Burma’s long march to democracy

Nothing perhaps could be more embarrassing for a nation’s leader than to represent his country in a forum abroad just after his administration has been decisively defeated in an election at home. An electoral repudiation is an eloquent way of telling the world that a president has lost the right to speak for his people.

But for Burmese President Thein Sein, a former army general who attended the leaders’ summit of the Association of Southeast Asian Nations (Asean) in Cambodia on Wednesday, his party’s defeat in Burma’s (Myanmar’s) parliamentary by-election last Sunday will be a source of personal pride rather than of shame. To appreciate this irony is to understand what it means for the politics of a country like Burma to be graced by the participation of Asia’s most credible opposition leader, Aung San Suu Kyi.

Suu Kyi, who vied for one of the 45 parliamentary seats rendered vacant by the appointment of some of the military regime’s leaders to key posts in government, has won 92 percent of the votes in her rural constituency.  Forty other members of her party, the National League for Democracy (NLD), have taken most of the remaining seats. The fragile-looking pro-democracy icon and Nobel Peace Prize laureate, who was in detention for about 15 years, could have chosen not to participate in this election. She had every reason to ignore it.

At stake in this election were seats that make up no more than 7 percent of the total membership of parliament, where at least 25 percent of the seats are reserved for non-elected officials of the military. The Union Solidarity and Development Party, a proxy for the Burmese junta, remains firmly in control of government. The NLD’s victory does not in any way represent a sharing of power. By all accounts, this was no more than a “demonstration election” that the regime needed to lose (though probably not as badly as it has) in order to burnish its credentials as a government in transition to democracy.
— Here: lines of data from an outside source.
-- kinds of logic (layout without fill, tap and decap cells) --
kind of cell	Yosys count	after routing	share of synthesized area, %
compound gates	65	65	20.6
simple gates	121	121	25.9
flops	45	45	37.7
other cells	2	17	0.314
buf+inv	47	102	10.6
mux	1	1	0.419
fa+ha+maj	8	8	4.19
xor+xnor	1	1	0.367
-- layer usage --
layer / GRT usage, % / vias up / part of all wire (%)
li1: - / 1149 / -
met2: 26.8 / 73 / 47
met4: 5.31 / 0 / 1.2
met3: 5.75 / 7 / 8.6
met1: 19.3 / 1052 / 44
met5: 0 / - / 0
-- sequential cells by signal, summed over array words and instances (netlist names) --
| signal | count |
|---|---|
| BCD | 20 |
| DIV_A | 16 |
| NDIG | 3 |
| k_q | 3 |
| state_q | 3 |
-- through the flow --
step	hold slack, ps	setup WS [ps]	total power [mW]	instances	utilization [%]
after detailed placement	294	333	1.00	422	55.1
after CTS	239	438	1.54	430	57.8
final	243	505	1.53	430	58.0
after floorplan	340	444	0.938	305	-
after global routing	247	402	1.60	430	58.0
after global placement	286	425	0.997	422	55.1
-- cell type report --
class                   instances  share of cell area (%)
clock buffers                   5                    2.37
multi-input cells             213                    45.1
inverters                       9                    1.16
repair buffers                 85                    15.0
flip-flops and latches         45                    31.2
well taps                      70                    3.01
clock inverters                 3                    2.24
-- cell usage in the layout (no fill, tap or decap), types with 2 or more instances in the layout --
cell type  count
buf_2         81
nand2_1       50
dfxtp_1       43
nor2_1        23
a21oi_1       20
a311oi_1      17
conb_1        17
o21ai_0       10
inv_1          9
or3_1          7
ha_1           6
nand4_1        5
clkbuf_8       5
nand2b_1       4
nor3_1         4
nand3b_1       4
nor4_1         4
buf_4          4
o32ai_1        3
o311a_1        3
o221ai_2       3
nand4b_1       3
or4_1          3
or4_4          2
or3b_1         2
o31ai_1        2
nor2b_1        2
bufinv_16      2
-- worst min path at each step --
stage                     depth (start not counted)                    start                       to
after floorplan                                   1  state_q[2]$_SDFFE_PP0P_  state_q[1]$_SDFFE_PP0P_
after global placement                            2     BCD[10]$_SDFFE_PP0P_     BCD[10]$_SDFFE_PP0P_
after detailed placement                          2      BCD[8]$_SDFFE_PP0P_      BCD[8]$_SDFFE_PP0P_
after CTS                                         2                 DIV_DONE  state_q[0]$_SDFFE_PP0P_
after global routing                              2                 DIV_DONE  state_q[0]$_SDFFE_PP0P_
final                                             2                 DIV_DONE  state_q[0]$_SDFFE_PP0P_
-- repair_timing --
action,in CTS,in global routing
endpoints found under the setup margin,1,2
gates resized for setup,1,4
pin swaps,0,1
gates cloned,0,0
**config.mk**
```make
export PLATFORM = sky130hd
export DESIGN_NAME = pi1_rr_arb_flat
export DESIGN_NICKNAME = d
export VERILOG_FILES = /design/src/rtl/pi1_rr_arb_if.sv /design/src/rtl/pi1_rr_arb.sv /design/src/flat_wrapper.sv
export SDC_FILE = /design/constraint.sdc
export NUM_CORES = 1
export LEC_CHECK = 0
export CORE_AREA = 2 2 107 109
export CTS_CLUSTER_DIAMETER = 150
export DETAILED_ROUTE_END_ITERATION = 10
export DIE_AREA = 0 0 109 111
export SETUP_SLACK_MARGIN = 0.05
export SLEW_MARGIN = 20
export SYNTH_ARGS = -nofsm -noshare
export SYNTH_HDL_FRONTEND = slang
export SYNTH_SLANG_ARGS = --single-unit
export TNS_END_PERCENT = 10
```
**constraint.sdc**
```tcl
create_clock -name clk_i -period 1.6 [get_ports clk_i]
set_input_delay 0.32 -clock clk_i [delete_from_list [all_inputs] [get_ports clk_i]]
set_output_delay 0.32 -clock clk_i [all_outputs]
set_load 0.1 [all_outputs]
```
===== src/rtl/motor_ramp_pkg.sv =====
// Shared types and helpers for the motor_ramp slew-rate limiter.
package motor_ramp_pkg;

    localparam int MAG_W = 10;
    localparam logic [MAG_W-1:0] MAG_MAX = 10'd1023;

    typedef enum logic {
        RUN  = 1'b0,
        DEAD = 1'b1
    } ramp_state_t;

    typedef struct packed {
        logic             rev;
        logic [MAG_W-1:0] mag;
    } motor_cmd_t;

    // Magnitude of a 12-bit two's-complement value, clamped to MAG_MAX.
    // -2048 negates to 12'h800, which the clamp catches as out of range.
    function automatic logic [MAG_W-1:0] sat_mag(input logic [11:0] e);
        logic [11:0] a;
        a = e[11] ? (~e + 12'd1) : e;
        if (a > {2'b00, MAG_MAX}) begin
            return MAG_MAX;
        end
        return a[MAG_W-1:0];
    endfunction

endpackage


===== src/rtl/motor_ramp_chan.sv =====
// One motor channel: target saturation, slew limiting and reversal dwell.
// Optional macro MOTOR_RAMP_BRAKE_EN: a zero effective target clears the
// magnitude on the next clock instead of ramping down.
module motor_ramp_chan
    import motor_ramp_pkg::*;
#(
    parameter int STEP       = 8,
    parameter int DEAD_TICKS = 4
) (
    input  logic        clk,
    input  logic        rst,
    input  logic        tick,
    input  logic [11:0] target,
    input  logic        en,
    output motor_cmd_t  cmd,
    output logic        settled,
    output logic        in_dead
);

    localparam int DCNT_W = (DEAD_TICKS > 1) ? $clog2(DEAD_TICKS) : 1;
    localparam logic [MAG_W-1:0]  STEP_M    = MAG_W'(STEP);
    localparam logic [DCNT_W-1:0] DCNT_LOAD = DCNT_W'((DEAD_TICKS > 0) ? DEAD_TICKS - 1 : 0);

    ramp_state_t       state_q, state_d;
    logic              sign_q, sign_d;
    logic [MAG_W-1:0]  mag_q, mag_d;
    logic [DCNT_W-1:0] dcnt_q, dcnt_d;

    logic [11:0]       eff;
    logic [MAG_W-1:0]  t_mag;
    logic              t_sign;
    logic [MAG_W-1:0]  diff;

    // Effective target, next-state and per-tick magnitude update.
    always_comb begin
        eff     = en ? target : '0;
        t_mag   = sat_mag(eff);
        // A zero target carries no direction, so it never requests a reversal.
        t_sign  = (t_mag == '0) ? sign_q : eff[11];
        diff    = '0;
        state_d = state_q;
        sign_d  = sign_q;
        mag_d   = mag_q;
        dcnt_d  = dcnt_q;

        if (tick) begin
            if (state_q == RUN) begin
                if (t_sign == sign_q) begin
                    if (mag_q < t_mag) begin
                        diff  = t_mag - mag_q;
                        mag_d = mag_q + ((diff > STEP_M) ? STEP_M : diff);
                    end else begin
                        diff  = mag_q - t_mag;
                        mag_d = mag_q - ((diff > STEP_M) ? STEP_M : diff);
                    end
                end else if (mag_q != '0) begin
                    mag_d = mag_q - ((mag_q > STEP_M) ? STEP_M : mag_q);
                end else if (DEAD_TICKS == 0) begin
                    sign_d = t_sign;
                end else begin
                    state_d = DEAD;
                    dcnt_d  = DCNT_LOAD;
                end
            end else begin
                mag_d = '0;
                if (t_sign == sign_q) begin
                    state_d = RUN;
                end else if (dcnt_q == '0) begin
                    sign_d  = t_sign;
                    state_d = RUN;
                end else begin
                    dcnt_d = dcnt_q - DCNT_W'(1);
                end
            end
        end

`ifdef MOTOR_RAMP_BRAKE_EN
        // Brake overrides the tick-paced update; direction is kept.
        if (t_mag == '0) begin
            mag_d   = '0;
            state_d = RUN;
            sign_d  = sign_q;
            dcnt_d  = '0;
        end
`endif
    end

    // Channel state registers with synchronous reset.
    always_ff @(posedge clk) begin
        if (rst) begin
            state_q <= RUN;
            sign_q  <= 1'b0;
            mag_q   <= '0;
            dcnt_q  <= '0;
        end else begin
            state_q <= state_d;
            sign_q  <= sign_d;
            mag_q   <= mag_d;
            dcnt_q  <= dcnt_d;
        end
    end

    // Status and command outputs derived from the registers.
    always_comb begin
        cmd.rev = sign_q;
        cmd.mag = mag_q;
        settled = (state_q == RUN) && (mag_q == t_mag) &&
                  ((t_mag == '0) || (sign_q == t_sign));
        in_dead = (state_q == DEAD);
    end

endmodule


===== src/rtl/motor_ramp.sv =====
// motor_ramp: dual-channel slew-rate limiter feeding the motor PWM driver.
// Holds the shared ramp prescaler and target registers.
// Optional macro MOTOR_RAMP_BRAKE_EN (see motor_ramp_chan).
module motor_ramp
    import motor_ramp_pkg::*;
#(
    parameter int RAMP_DIV   = 512,
    parameter int STEP       = 8,
    parameter int DEAD_TICKS = 4
) (
    input  logic        clk,
    input  logic        rst,
    input  logic [11:0] tgt_lft,
    input  logic [11:0] tgt_rht,
    input  logic        tgt_vld,
    input  logic        en,
    output logic [10:0] lft,
    output logic [10:0] rht,
    output logic        at_tgt,
    output logic        reversing
);

    localparam int PS_W = (RAMP_DIV > 1) ? $clog2(RAMP_DIV) : 1;
    localparam logic [PS_W-1:0] PS_LAST = PS_W'(RAMP_DIV - 1);

    logic [PS_W-1:0] ps_q, ps_d;
    logic [11:0]     tgt_lft_q, tgt_lft_d;
    logic [11:0]     tgt_rht_q, tgt_rht_d;
    logic            tick;

    motor_cmd_t      lft_cmd, rht_cmd;
    logic            lft_settled, rht_settled;
    logic            lft_dead, rht_dead;

    // Prescaler wrap and target capture.
    always_comb begin
        tick      = (ps_q == PS_LAST);
        ps_d      = tick ? '0 : ps_q + PS_W'(1);
        tgt_lft_d = tgt_vld ? tgt_lft : tgt_lft_q;
        tgt_rht_d = tgt_vld ? tgt_rht : tgt_rht_q;
    end

    // Shared registers with synchronous reset.
    always_ff @(posedge clk) begin
        if (rst) begin
            ps_q      <= '0;
            tgt_lft_q <= '0;
            tgt_rht_q <= '0;
        end else begin
            ps_q      <= ps_d;
            tgt_lft_q <= tgt_lft_d;
            tgt_rht_q <= tgt_rht_d;
        end
    end

    motor_ramp_chan #(
        .STEP       (STEP),
        .DEAD_TICKS (DEAD_TICKS)
    ) u_lft (
        .clk     (clk),
        .rst     (rst),
        .tick    (tick),
        .target  (tgt_lft_q),
        .en      (en),
        .cmd     (lft_cmd),
        .settled (lft_settled),
        .in_dead (lft_dead)
    );

    motor_ramp_chan #(
        .STEP       (STEP),
        .DEAD_TICKS (DEAD_TICKS)
    ) u_rht (
        .clk     (clk),
        .rst     (rst),
        .tick    (tick),
        .target  (tgt_rht_q),
        .en      (en),
        .cmd     (rht_cmd),
        .settled (rht_settled),
        .in_dead (rht_dead)
    );

    // Combine channel status into the block outputs.
    always_comb begin
        lft       = lft_cmd;
        rht       = rht_cmd;
        at_tgt    = lft_settled && rht_settled;
        reversing = lft_dead || rht_dead;
    end

endmodule


===== config.mk =====
export PLATFORM = sky130hd
export DESIGN_NAME = motor_ramp
export DESIGN_NICKNAME = d
export VERILOG_FILES = /design/src/rtl/motor_ramp_pkg.sv /design/src/rtl/motor_ramp_chan.sv /design/src/rtl/motor_ramp.sv
export SDC_FILE = /design/constraint.sdc
export NUM_CORES = 1
export LEC_CHECK = 0
export CELL_PAD_IN_SITES_DETAIL_PLACEMENT = 0
export CELL_PAD_IN_SITES_GLOBAL_PLACEMENT = 1
export CORE_MARGIN = 1
export CORE_UTILIZATION = 40
export DETAILED_ROUTE_END_ITERATION = 8
export PLACE_DENSITY = 0.75
export SLEW_MARGIN = 20
export SYNTH_ARGS = -nofsm -noshare
export SYNTH_HDL_FRONTEND = slang
export SYNTH_SLANG_ARGS = --single-unit
export TNS_END_PERCENT = 10

===== constraint.sdc =====
create_clock -name clk -period 16.5 [get_ports clk]
set_clock_uncertainty 0.1 [all_clocks]
set_input_delay 1.65 -clock clk [delete_from_list [all_inputs] [get_ports clk]]
set_output_delay 1.65 -clock clk [all_outputs]
set_load 0.02 [all_outputs]

### Word-level counts from Yosys, hierarchy flattened

Cells that the tools add are included.

* register bits after elaboration: 61
* input port bits: 28
* output and inout port bits: 24
* logic and storage cells: 122

* $add $sub $neg: 15
* magnitude comparators: 10
* equal/unequal tests: 11
* mux-type cells: 46
* bitwise gates (word level): 6
* reductions and logical operators: 23

Operator list (count)
* 2-to-1 mux 10 bit: 18
* subtractor 10 bit: 8
* > comparator 10 x 4 -> 1 bit, second input constant: 6
* 2-to-1 mux 12 bit: 4
* adder 12 x 1 -> 12 bit, second input constant: 2
* > comparator 12 x 10 -> 1 bit, second input constant: 2
* NOT 12 bit: 2
* adder 10 bit: 2
* equality test 10 bit: 2
* zero test 10 bit: 2
* less-than comparator 10 bit: 2
* 2-to-1 mux 2 bit: 10
* nonzero test 10 bit: 2
* AND reduction 4 bit: 4
* 2-to-1 mux 1 bit: 14
* adder 9 x 1 -> 9 bit, second input constant: 1
* equality test 9 bit, second input constant: 1
* nonzero test 3 bit: 2
* logical AND 1 bit: 5
* equality test 1 bit: 4
* zero test 2 bit: 2
* != test 2 x 1 -> 1 bit, second input constant: 2
* != test 2 bit, second input constant: 2
* NOT 1 bit: 4
* 4 further kinds: 8

### Depth between registers and ports, before layout

* depth after elaboration: 14
* depth in mapped cells: 38
* mapped depth without buffers: 33

### Cells and area by module

A second synthesis with hierarchy kept.

* cells, all modules: 826
* area total of the unflattened synthesis: 6344.8 sq um

By module, submodules not included
* motor_ramp_chan at u_lft: times used 1, cells an instance 355, area an instance 2558.7 sq um, sequential area each 280.3 sq um
* motor_ramp_chan at u_rht: times used 1, cells an instance 351, area an instance 2556.2 sq um, sequential area each 280.3 sq um
* motor_ramp: times used 1, cells an instance 120, area an instance 1229.9 sq um, sequential area each 660.6 sq um

### Worst setup path before layout

OpenSTA, ideal clock, no wires.

* kind: input to register
* from: in en
* to: reg u_lft.mag_q[8]
* library setup time: 128 ps
* arrival: 9148 ps
* required time: 16272 ps
* slack: 7124 ps
* stages: 38
* buffers on the path: 5
* cell sequence: clkbuf_1 > clkbuf_1 > clkbuf_1 > clkbuf_1 > nand2_1 > ha_1 > nor2b_1 > nand3_1 > or3_1 > nand2b_1 > a21oi_1 > a31oi_1 > a211o_1 > and2_1 > inv_1 > fa_1 > and2b_1 > o21a_1 > (+2 left out) > o32ai_1 > or4_1 > buf_2 > or3_1 > ha_1 > or4_1 > nand3b_1 > o311a_1 > ha_1 > a21o_1 > a21oi_1 > o21ai_0 > a21o_1 > a21oi_1 > xor2_1 > nor3_1 > a21oi_1 > nor2_1

* longest elaborated chain between the ends: 14
* elaborated cells between the ends (all ways): 24
* those cells by class: add/sub: 5; order compare: 4; eq/ne: 1; mux: 10; bitwise: 1; reduce/logical: 3

Ends and longest elaborated chain
* from (decl): line motor_ramp.sv:16 `input logic en,`
* 2-to-1 mux 12 bit *: line motor_ramp_chan.sv:36 `eff = en ? target : '0;`
* NOT 12 bit: line motor_ramp_pkg.sv:21 `a = e[11] ? (~e + 12'd1) : e;`
* adder 12 x 1 -> 12 bit: line motor_ramp_pkg.sv:21
* 2-to-1 mux 12 bit: line motor_ramp_pkg.sv:21
* > comparator 12 x 10 -> 1 bit: line motor_ramp_pkg.sv:22 `if (a > {2'b00, MAG_MAX}) begin`
* 2-to-1 mux 1 bit: line motor_ramp_pkg.sv:22
* 2-to-1 mux 10 bit: line motor_ramp_pkg.sv:25 `return a[MAG_W-1:0];`
* subtractor 10 bit, on equally long branches: line motor_ramp_chan.sv:53, motor_ramp_chan.sv:50
* > comparator 10 x 4 -> 1 bit, on equally long branches: line motor_ramp_chan.sv:54, motor_ramp_chan.sv:51
* 2-to-1 mux 10 bit, on equally long branches: line motor_ramp_chan.sv:54, motor_ramp_chan.sv:51
* subtractor 10 bit or adder 10 bit (tied branches): line motor_ramp_chan.sv:54, motor_ramp_chan.sv:51
* 2-to-1 mux 10 bit: line motor_ramp_chan.sv:49 `if (mag_q < t_mag) begin`
* 2-to-1 mux 10 bit: line motor_ramp_chan.sv:48 `if (t_sign == sign_q) begin`
* 2-to-1 mux 10 bit: line motor_ramp_chan.sv:47 `if (state_q == RUN) begin`
* to (signal assigned): line motor_ramp_chan.sv:98 `mag_q <= mag_d;`
* to (decl): line motor_ramp_chan.sv:26 `logic [MAG_W-1:0] mag_q, mag_d;`

Every way passes the cells marked *; elsewhere a longest branch is shown, timed or not.
A chain may end at the register's enable or synchronous reset.

### Worst setup path after layout

Same ends and word-level chain as after synthesis.

==> out/qor.csv <==
metric;value;unit
CTS sink count;61;
Max Cap Viol;0;
Reg2Reg Setup Slack;8560;ps
crit end category;flip-flop;
Yosys cell types;74;
Tcrit/Tclk final;57.96;%
initial antenna violation count;0;
crit-path max FO;36;
nets@finish;986;
Pwr Density;70.90;nW/um^2
Post-synth EDFFs;0;
worst slew margin relative to its limit;24.38;%
layout cells sized above 1;4.938;%
Leakage Power;0.002988;uW
CP max stage delay;720;ps
Worst Setup EP;u_lft.mag_q[8];
clock root buffer;clkbuf_16;
Syn Nets;969;
share of the synthesized area in the top cell type;18.74;%
DR WL/cell;15.13;um
post-synthesis register bit count;61;
Commonest cells post-synth;nor2_1, inv_1, ha_1;
Final Hold Vio Count;0;
detailed-route via count;6035;
Psw;178.8;uW
final core occ;46.66;%
area delta synth->final;13.77;%
Max IR drop VDD;0.04637;mV
Ports;52;
Worst EP arrival;9660;ps
First-pass DRT Iterations;5;
total CTS buffers;9;
most frequent cell after synthesis;nor2_1;
Slew Viols, Final;0;
Hold Slack;345.6;ps
pre-CTS setup slack;6627;ps
unrepaired setup endpoints after global routing;no;
Reg clk slew, reported paths;50;ps
Crit path required time;16600;ps
final worst slack;6937;ps
Post-CTS Setup Inserts;0;
vias in the first global route;5519;
sequential share of power;30.3;%
Synth Cell Area;6515;um^2
Crit Path Category;primary input to flip-flop;
initial DRC count;314;
CORE AREA;15890;um^2
die width;129.6;um
total negative setup slack;0;ps
Fillers;1655;
initial core utilization;41.01;%
CTS tree;yes;
R2R depth;31;
Clk Latency, worst-skew pair;330;ps
status;finished clean;
GRT overflow;0;
largest net degree at the start of global routing;58;
startpoint types;primary input;
Worst R2R End;u_lft.mag_q[8];
row cnt;46;
synth warn;0;
asr flop ratio synth;0;%
Crit. Startpoint;en;
RR Startpoint;tgt_lft_q[0];
hold buffers post-CTS;0;
Synth Flop Type;dfxtp_1;
Gate power share;32.6;%
clock share of power;37.1;%
DIE HEIGHT;129.6;um
Die Area;16800;um^2
Syn Area/Cell;7.497;um^2
dominant cells by area after synthesis;dfxtp_1, ha_1, mux2i_1;
post-route minimum period;9563;ps
CTS max path bufs;2;
Routed WL;16750;um
sequential cell area fraction in the yosys report;18.74;%
DRC;0;
Switching Fraction;34.03;%
Port-buffer cells;51;
cell taking the most area after synthesis;dfxtp_1;
H-tree Lvls;3;
f_max;104.6;MHz
worst slew pin tran;1124;ps
Post-Synthesis Cells;869;
HPWL Detailed;12770;um
Hold WC Path Type;flip-flop to flip-flop;
n_diodes;0;
vias per cell;5.452;
post-CTS sizing;0;
global-route wire length before repair;27830;um
GP Congestion;0.8385;
GRT Overall Usage;20.72;%
slowest CP cell;or4_1;
antenna viol nets, final;0;
Int Pwr;346.7;uW
final setup vio count;0;
==> logic make-up after synthesis <==
| group | Yosys count | share of synthesized area [%] |
|---|---|---|
| AND/OR/NAND/NOR | 316 | 25.33 |
| AO/OA/AOI/OAI | 222 | 22.32 |
| buffers and inverters | 116 | 7.202 |
| adder cells (fa/ha/maj) | 72 | 14.52 |
| flip-flops | 61 | 18.74 |
| XOR/XNOR | 41 | 5.512 |
| multiplexers | 41 | 6.376 |
==> final cells by class <==
class                   count  area (um^2)  share of cell area [%]
repair buffers             55        535.5                   7.225
flip-flops and latches     61         1221                   16.48
well taps                 216        270.3                   3.646
clock inverters             6        62.56                  0.8440
clock buffers              10        239.0                   3.224
multi-input cells         692         4832                   65.19
inverters                  67        251.5                   3.393
==> worst min path at each step <==
stage,startpoint,cells after the start,end,slack (ps)
floorplan,ps_q[0],1,ps_q[0],320
global placement,ps_q[0],1,ps_q[0],330
detailed placement,ps_q[0],1,ps_q[0],340
CTS,ps_q[0],1,ps_q[0],350
global route,ps_q[0],1,ps_q[0],360
finish,ps_q[0],1,ps_q[0],350
==> metrics by stage <==
stage               instances  cell area, um^2  total power (uW)
floorplan                 869             6515             293.5
global placement         1091             7111             332.6
detailed placement       1091             7111             332.0
CTS                      1107             7412             530.6
global route             1107             7412             557.7
finish                   1107             7412             525.5
==> state kept, by name, summed over array words and instances, names as in the netlist <==
signal and count:
ps_q 9, tgt_lft_q 12, tgt_rht_q 12, u_lft.dcnt_q 2, u_lft.in_dead 1, u_lft.mag_q 10, u_lft.sign_q 1, u_rht.dcnt_q 2
u_rht.in_dead 1, u_rht.mag_q 10, u_rht.sign_q 1
==> power by group through the flow <==
stage / clock network, uW / logic, uW / registers (uW)
6_report: 195 / 171 / 159
5_1_grt: 206 / 192 / 160
3_3_place_gp: 0 / 170 / 162
2_1_floorplan: 0 / 135 / 158
4_1_cts: 201 / 171 / 159
3_5_place_dp: 0 / 170 / 162
==> cell usage in the layout (no fill, tap or decap), drive strengths merged, types with 24 or more instances in the layout <==
cell	instances
nor2	93
xnor2	25
inv	67
ha	66
a21oi	62
o21ai	38
mux2i	37
nand2	49
clkdlybuf4s50	50
dfxtp	61
o21a	24
nor3	29
==> worst max-delay path: cells and delay by family <==
family          cells  cell delay (ps)
simple gates       13             3300
buf+inv             3              730
xor+xnor            1              150
fa+ha+maj           4             1150
compound gates     12             2680
==> metal layers <==
layer  GRT usage (%)  wire length [um]
met1           30.63              8914
met2           31.08              7093
met3           2.849               545
met4           5.746               199
met5               0                 0
No activity file was read; power rests on OpenSTA's default activity.
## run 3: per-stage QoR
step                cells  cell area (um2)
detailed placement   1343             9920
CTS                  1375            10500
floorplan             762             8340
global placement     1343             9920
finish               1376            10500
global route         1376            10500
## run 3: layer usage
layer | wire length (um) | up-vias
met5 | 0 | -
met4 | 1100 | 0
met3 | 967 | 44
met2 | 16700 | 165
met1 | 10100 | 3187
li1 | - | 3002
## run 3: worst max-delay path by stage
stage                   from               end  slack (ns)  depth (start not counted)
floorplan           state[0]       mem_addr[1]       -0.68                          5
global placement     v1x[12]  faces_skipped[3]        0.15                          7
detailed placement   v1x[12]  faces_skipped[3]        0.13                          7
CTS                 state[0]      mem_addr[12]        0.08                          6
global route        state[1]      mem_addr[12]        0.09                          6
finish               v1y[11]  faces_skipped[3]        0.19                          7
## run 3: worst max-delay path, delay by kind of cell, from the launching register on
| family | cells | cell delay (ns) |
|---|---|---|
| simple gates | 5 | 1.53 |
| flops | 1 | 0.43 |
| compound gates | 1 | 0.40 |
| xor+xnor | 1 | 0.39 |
Yet, to put it this way is to be cynically dismissive of the complex challenges that the situation in Burma today presents. It was Thein Sein who virtually begged Suu Kyi, the woman the junta jailed for many years, to join the election. That she responded positively testifies to her extraordinary patience and love of country. “I think there’s a need,” she recently told a public gathering, “for the participation of the military for the stability of the transformation period of our country. If the military and the people do unite together for the sake of our country, we can attain the development of our country in a very short time.” This political realism may not be entirely groundless. Suu Kyi sees the military—an institution her late father, the Burmese independence leader Aung San, once headed—as a partner in the nation’s development.

Despite the opposition’s landslide victory and the orderly conduct of the election, however, public skepticism persists. Asean may be inclined after this election to reward the regime by recommending that existing sanctions against the regime be lifted. But the Burmese public want to see if the transition is for real; for them, the litmus test of the regime’s true intentions will be the 2015 general elections.

For the last 50 years, the military has held sway over this impoverished nation, deploying its dictatorial powers to extract the natural wealth of the country—its timber and vast reserves of natural gas—while keeping at bay the ethnic and political forces that have historically opposed the military junta. In 1990, two years after the outrageous massacre of thousands of unarmed demonstrators, Burma held parliamentary elections calculated to draw the opposition into a terrain the junta thought it could control. The NLD called the generals’ bluff and swept the elections. Without being a candidate herself, Suu Kyi for the first time showed the military that if elections were held freely, the junta might not stay one day longer in power.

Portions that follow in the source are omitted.